Dr Lino a indiqué que son ministère organise des formations dans les centres de santé de tout le pays pour les médecins, les infirmières et « même les gardiens » pour qu'ils aient une connaissance pratique du virus et où les personnes peuvent aller se faire dépister au VIH et pour les traitements.

Agir pour que plus de personnes bénéficient du traitement anti-VIH est cependant lié à révéler d'autres lacunes dans le système de santé du pays comme le fait qu'il n'y a que 22 établissements dans tout le pays fournissant des traitements antirétroviraux. Le Sud-Soudan manque également de laboratoires nécessaires pour diagnostiquer les patients et d'équipement nécessaire pour contrôler le virus.

Même M. Lustiko, qui est généralement satisfait des services qu'il a reçus, a souligné que le centre de traitement antirétroviral était plus d'une fois à court de médicaments, le laissant plusieurs mois sans traitement. Une interruption imprévue de traitement antirétroviral est extrêmement dangereuse car elle peut permettre au virus un rebond ou conduire le patient à développer une résistance au traitement.

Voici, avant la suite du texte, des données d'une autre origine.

==> src/rtl/s2_port_master.sv <==
// Fabric-side initiator for the s2 port of the dual-port on-chip memory.
// Accepts single-word writes and burst reads (1..MAX_LEN words) on a
// valid/ready command port. Read data comes back on a fixed-latency
// response stream that has no backpressure.
module s2_port_master #(
  parameter int ADDR_W     = 12,
  parameter int DATA_W     = 32,
  parameter int BE_W       = 4,
  parameter int RD_LATENCY = 1,
  parameter int MAX_LEN    = 16
) (
  input  logic              clk,
  input  logic              reset,
  input  logic              cmd_valid,
  output logic              cmd_ready,
  input  logic              cmd_write,
  input  logic [ADDR_W-1:0] cmd_addr,
  input  logic [4:0]        cmd_len,
  input  logic [DATA_W-1:0] cmd_wdata,
  input  logic [BE_W-1:0]   cmd_be,
  output logic              rsp_valid,
  output logic [DATA_W-1:0] rsp_data,
  output logic              rsp_last,
  output logic              wr_done,
  output logic              busy,
  output logic [ADDR_W-1:0] s2_address,
  output logic              s2_chipselect,
  output logic              s2_clken,
  output logic              s2_write,
  output logic [DATA_W-1:0] s2_writedata,
  output logic [BE_W-1:0]   s2_byteenable,
  input  logic [DATA_W-1:0] s2_readdata
);

  localparam int LEN_W = $clog2(MAX_LEN + 1);

  typedef enum logic [1:0] {IDLE, WR, RD_ISSUE, RD_DRAIN} state_t;

  state_t              state, state_nxt;
  logic [LEN_W-1:0]    rem, rem_nxt;
  logic [ADDR_W-1:0]   addr_nxt;
  logic [DATA_W-1:0]   wdata_nxt;
  logic [BE_W-1:0]     be_nxt;
  logic                cs_nxt, we_nxt, wr_done_nxt;
  logic                accept;
  logic                issue, issue_last;
  logic                drain_done;
  logic [RD_LATENCY-1:0] vld_p, last_p;

  // Saturate the requested burst length into 1..MAX_LEN.
  function automatic logic [LEN_W-1:0] eff_len(input logic [4:0] len);
    if (len == 5'd0) return LEN_W'(1);
    if (int'(len) > MAX_LEN) return LEN_W'(MAX_LEN);
    return LEN_W'(len);
  endfunction

  // Ready is held low while reset is asserted, so it depends on reset directly.
  assign cmd_ready  = (state == IDLE) && !reset;
  assign accept     = cmd_valid && cmd_ready;
  assign issue      = (state == RD_ISSUE);
  assign issue_last = issue && (rem == LEN_W'(1));
  // The last token reaching the output stage means the pipe empties this edge.
  assign drain_done = vld_p[RD_LATENCY-1] && last_p[RD_LATENCY-1];

  // Next-state and next-output decode; every s2 output is registered from these.
  always_comb begin
    state_nxt   = state;
    rem_nxt     = rem;
    addr_nxt    = s2_address;
    wdata_nxt   = s2_writedata;
    be_nxt      = s2_byteenable;
    cs_nxt      = 1'b0;
    we_nxt      = 1'b0;
    wr_done_nxt = 1'b0;
    case (state)
      IDLE: begin
        if (accept) begin
          addr_nxt = cmd_addr;
          cs_nxt   = 1'b1;
          if (cmd_write) begin
            state_nxt   = WR;
            we_nxt      = 1'b1;
            wr_done_nxt = 1'b1;
            wdata_nxt   = cmd_wdata;
            be_nxt      = cmd_be;
          end else begin
            state_nxt = RD_ISSUE;
            be_nxt    = '1;
            rem_nxt   = eff_len(cmd_len);
          end
        end
      end
      WR: begin
        state_nxt = IDLE;
      end
      RD_ISSUE: begin
        if (rem == LEN_W'(1)) begin
          state_nxt = RD_DRAIN;
        end else begin
          cs_nxt   = 1'b1;
          addr_nxt = s2_address + ADDR_W'(1);
          rem_nxt  = rem - LEN_W'(1);
        end
      end
      RD_DRAIN: begin
        if (drain_done) state_nxt = IDLE;
      end
      default: begin
        state_nxt = IDLE;
      end
    endcase
  end

  // State register and registered s2 / status outputs.
  always_ff @(posedge clk) begin
    if (reset) begin
      state         <= IDLE;
      rem           <= '0;
      s2_address    <= '0;
      s2_writedata  <= '0;
      s2_byteenable <= '0;
      s2_chipselect <= 1'b0;
      s2_write      <= 1'b0;
      s2_clken      <= 1'b0;
      wr_done       <= 1'b0;
      busy          <= 1'b0;
    end else begin
      state         <= state_nxt;
      rem           <= rem_nxt;
      s2_address    <= addr_nxt;
      s2_writedata  <= wdata_nxt;
      s2_byteenable <= be_nxt;
      s2_chipselect <= cs_nxt;
      s2_write      <= we_nxt;
      s2_clken      <= 1'b1;
      wr_done       <= wr_done_nxt;
      busy          <= (state_nxt != IDLE);
    end
  end

  // Read token pipeline: one stage per cycle of s2 read latency.
  always_ff @(posedge clk) begin
    if (reset) begin
      vld_p  <= '0;
      last_p <= '0;
    end else begin
      vld_p[0]  <= issue;
      last_p[0] <= issue_last;
      for (int i = 1; i < RD_LATENCY; i++) begin
        vld_p[i]  <= vld_p[i-1];
        last_p[i] <= last_p[i-1];
      end
    end
  end

  // Response stage: capture s2_readdata when a token leaves the pipeline.
  always_ff @(posedge clk) begin
    if (reset) begin
      rsp_valid <= 1'b0;
      rsp_last  <= 1'b0;
      rsp_data  <= '0;
    end else begin
      rsp_valid <= vld_p[RD_LATENCY-1];
      rsp_last  <= vld_p[RD_LATENCY-1] && last_p[RD_LATENCY-1];
      if (vld_p[RD_LATENCY-1]) rsp_data <= s2_readdata;
    end
  end

endmodule
==> config.mk <==
export PLATFORM = sky130hd
export DESIGN_NAME = s2_port_master
export DESIGN_NICKNAME = d
export VERILOG_FILES = /design/src/rtl/s2_port_master.sv
export SDC_FILE = /design/constraint.sdc
export NUM_CORES = 1
export LEC_CHECK = 0
export BUFFER_PORTS_ARGS = -buffer_cell sky130_fd_sc_hd__buf_2
export CAP_MARGIN = 0
export CORE_ASPECT_RATIO = 1.1
export CORE_MARGIN = 10
export CORE_UTILIZATION = 47
export CTS_CLUSTER_DIAMETER = 40
export DETAILED_ROUTE_END_ITERATION = 10
export PLACE_DENSITY_LB_ADDON = 0.12
export SETUP_SLACK_MARGIN = 0.02
export SLEW_MARGIN = 20
export SYNTH_ARGS = -nofsm -noshare
export SYNTH_HDL_FRONTEND = slang
export SYNTH_SLANG_ARGS = --single-unit
export TNS_END_PERCENT = 10
==> constraint.sdc <==
create_clock -name clk -period 2.4 [get_ports clk]
set_input_delay 0.48 -clock clk [delete_from_list [all_inputs] [get_ports clk]]
set_output_delay 0.48 -clock clk [all_outputs]
set_load 0.02 [all_outputs]
==> results.sh <==
export IMPL_placed_cell_area_sq_um=4790
export IMPL_fin_crit_ns=2.10
export IMPL_viasPerCell=5.06
export IMPL_overflow=0
export IMPL_synth_edff_count=0
export IMPL_ys_ff_latch=95
export IMPL_finalMaxSlewViolations=0
export IMPL_setup_worst_path_end="s2_writedata[2]$_SDFFE_PP0P_"
export IMPL_n_antenna_cell=0
export IMPL_synthesis_nets=530
export IMPL_outcome="completed"
export IMPL_cp_cell_sequence="nor4b_2 -> buf_4 -> nand2_2 -> inv_2 -> nand2_1 -> a21oi_1"
export IMPL_initial_core_util_pct=48.4
export IMPL_place_gp_congestion=0.799
export IMPL_multiInputGateArea_sq_um=1760
export IMPL_ys_types=55
export IMPL_rr_startpoint="state[1]$_SDFF_PP0_"
export IMPL_cp_end_kind="flop"
export IMPL_hold_buffers=0
export IMPL_fin_setup_tns_ns=0
export IMPL_grt_max_degree=49
export IMPL_cp_start_kind="flop"
export IMPL_synth_flop_cell="dfxtp_1"
export IMPL_critical_path_class="reg2reg"
export IMPL_yosys_warnings=0
export IMPL_rsz0062_at_grt="false"
export IMPL_startpoint="state[1]$_SDFF_PP0_"
export IMPL_drive_above_1_share_pct=34.9
export IMPL_r2r_setup_slack_ns=0.30
export IMPL_power_leakage_nw=2.27
export IMPL_ant_nets=0
export IMPL_yosysSeqAreaShare_pct=49.4
export IMPL_cts_tree="yes"
export IMPL_worst_pin_slew_ns=0.554
export IMPL_io_pin_count=177
export IMPL_drt_total_wl_mm=11.1
export IMPL_slew_headroom_pct=63.1
export IMPL_skew_ns=0.0130
export IMPL_grt_pass1_vias=3641
export IMPL_drcViolationCount=0
export IMPL_postCtsSetupRepairBufs=0
export IMPL_syn2layout_area_growth_pct=29.2
export IMPL_placementRows=34
export IMPL_cts_resized=0
export IMPL_p_per_area_nw_per_um2=684
export IMPL_max_freq_mhz=477
export IMPL_rr_endpoint="s2_writedata[2]$_SDFFE_PP0P_"
export IMPL_ff_latch_area_sq_um=1900
export IMPL_synth_area_sq_um=3850
export IMPL_first_pass_iters=4
export IMPL_r2r_cells=6
export IMPL_synth_cells=438
export IMPL_io_buffers=176
export IMPL_hpwl_mm=8.34
export IMPL_min_path_type="in2reg"
export IMPL_clkLatencyLatePin_ns=0.36
export IMPL_crit_slowest_cell="inv_2"
export IMPL_clock_sinks=95
export IMPL_design_area_sq_um=4970
export IMPL_grt_pass1_wl_mm=17.8
export IMPL_dieArea_sq_um=12200
export IMPL_filler_cell_count=718
export IMPL_track_usage_pct=17.3
export IMPL_avgSynthCellArea_sq_um=8.78
export IMPL_hold_viol=0
export IMPL_dieWidth_um=106
export IMPL_max_vdd_ir_drop_mv=0.361
export IMPL_finalCritPeriodShare_pct=87.3
export IMPL_die_h_um=115
export IMPL_avgRoutedWirePerCell_um=15.4
export IMPL_drt_first_iter_violations=123
export IMPL_clk_path_buf_depth=2
export IMPL_cts_root_buf="clkbuf_8"
export IMPL_nets=697
export IMPL_worstPathRequired_ns=2.69
export IMPL_num_vias=3636
export IMPL_antenna_found_initial=0
export IMPL_cts_buffers=9
export IMPL_path_max_fanout=33
export IMPL_crit_arrival_ns=2.38
export IMPL_coreArea_sq_um=7960
export IMPL_clkTransAtPathRegs_ns=0.10
export IMPL_synthArstFlopShare_pct=0
export IMPL_htree_levels=3
export IMPL_drv_cap=0
export IMPL_setup_violations_final=0
export IMPL_max_stage_delay_ns=0.49
## metal layers
metal	vias to the layer above	routed length [um]	global-route usage [%]
met2	111	5340	28.9
met3	6	1130	8.51
met5	-	0	0
li1	1838	-	-
met4	0	55	3.88
met1	1681	4530	19.6
## Yosys cell counts (2+ instances only)
cell type,instances,share of area (%)
a211oi_1,4,0.78
a21oi_1,52,6.8
a22oi_1,3,0.59
a31oi_1,2,0.33
a32o_1,2,0.52
and2_0,3,0.49
and2_1,2,0.33
and3_1,4,0.65
and4_1,2,0.46
buf_1,2,0.20
buf_2,6,0.78
buf_4,5,0.98
buf_6,2,0.59
clkbuf_1,15,1.5
dfxtp_1,95,49
ha_1,3,0.98
inv_1,6,0.59
mux2i_1,34,8.8
nand2_1,77,7.5
nand2b_1,3,0.49
nand3_1,7,0.91
nand4_1,2,0.33
nor2_1,48,4.7
nor3_1,10,1.3
o211ai_1,2,0.39
o21a_1,3,0.59
o21ai_0,12,1.6
o21bai_1,2,0.39
o22ai_1,2,0.33
o2bb2ai_1,2,0.46
o31ai_1,2,0.39
## worst min-delay path by stage
stage	depth (start not counted)	start	slack [ns]	to
finish	3	cmd_wdata[20]	0.34	s2_writedata[20]$_SDFFE_PP0P_
CTS	3	cmd_wdata[20]	0.33	s2_writedata[20]$_SDFFE_PP0P_
detailed placement	2	s2_writedata[28]$_SDFFE_PP0P_	0.44	s2_writedata[28]$_SDFFE_PP0P_
global placement	2	s2_writedata[23]$_SDFFE_PP0P_	0.44	s2_writedata[23]$_SDFFE_PP0P_
floorplan	1	last_p$_SDFF_PP0_	0.45	rsp_last$_SDFF_PP0_
global route	3	cmd_wdata[20]	0.34	s2_writedata[20]$_SDFFE_PP0P_
## worst max-delay path, delay by kind of cell, from the launching register on
kind	cells	cell delay [ns]
AO/OA/AOI/OAI	1	0.14
buffers and inverters	2	0.72
flip-flops	1	0.45
AND/OR/NAND/NOR	3	0.71
## metrics by stage
stage               hold slack (ns)  setup WS (ns)  power, mW  instances  utilization [%]
floorplan                     0.454          0.477       2.19        438                -
global placement              0.439          0.286       2.42        702             60.2
detailed placement            0.444          0.217       2.43        702             60.2
CTS                           0.334          0.273       3.43        718             62.5
global route                  0.340         0.0625       3.57        718             62.5
finish                        0.343          0.304       3.40        718             62.5
## flip-flops by register name (all words and copies together) (netlist names), 2 cells and up
| signal | count |
|---|---|
| rem | 5 |
| s2_address | 12 |
| state | 2 |
| s2_byteenable | 4 |
| rsp_data | 32 |
| s2_writedata | 32 |
## layout make-up
type / count / share of cell area, %
Sequential cell: 95 / 38.3
Tap cell: 108 / 2.72
Clock buffer: 9 / 2.49
Multi-Input combinational cell: 305 / 35.4
Clock inverter: 7 / 1.23
Inverter: 8 / 0.604
Timing Repair Buffer: 186 / 19.2
## cells by family (layout without fill, tap and decap cells)
| family | after synthesis | count (layout) | share of synthesized area, % |
|---|---|---|---|
| compound gates | 97 | 97 | 15.4 |
| mux | 34 | 34 | 8.85 |
| simple gates | 171 | 171 | 20.5 |
| flops | 95 | 95 | 49.4 |
| fa+ha+maj | 3 | 3 | 0.976 |
| buf+inv | 38 | 210 | 4.78 |
## where the power goes
group | switching [mW] | total (mW) | internal, mW
Clock | 0.604 | 1.01 | 0.401
Sequential | 0.0760 | 1.75 | 1.67
Combinational | 0.382 | 0.645 | 0.263
## layout by cell type, fill, tap and decap left out, types with 2 or more instances in the layout
cell and instances:
buf_2 176, o21bai_1 2, buf_4 10, o31ai_1 2
o2bb2ai_1 2, a21oi_1 52, mux2i_1 34, nor2_1 48
inv_6 3, nand2_1 77, inv_1 6, a31oi_1 2
o22ai_1 2, dfxtp_1 94, and2_0 3, clkbuf_8 9
nor3_1 10, a22oi_1 3, and2_1 2, o211ai_1 2
nand3_1 7, nand4_1 2, and3_1 4, inv_8 2
nand2b_1 3, a32o_1 2, o21a_1 3, o21ai_0 12
a211oi_1 4, ha_1 3, and4_1 2
(Power assumes the default switching activity.)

Le ministère a planifié des solutions pour remédier à ces problèmes, y compris une meilleure intégration des services de traitement antirétroviral dans les centres de soins de santé primaires existants et la construction de 100 nouveaux centres dans les années à venir. Dr Lino dit qu'il y a un engagement de longue date du gouvernement pour répondre aux besoins à mesure qu'ils surviennent. Mais d'abord, dit-il, les personnes doivent être plus conscientes du virus.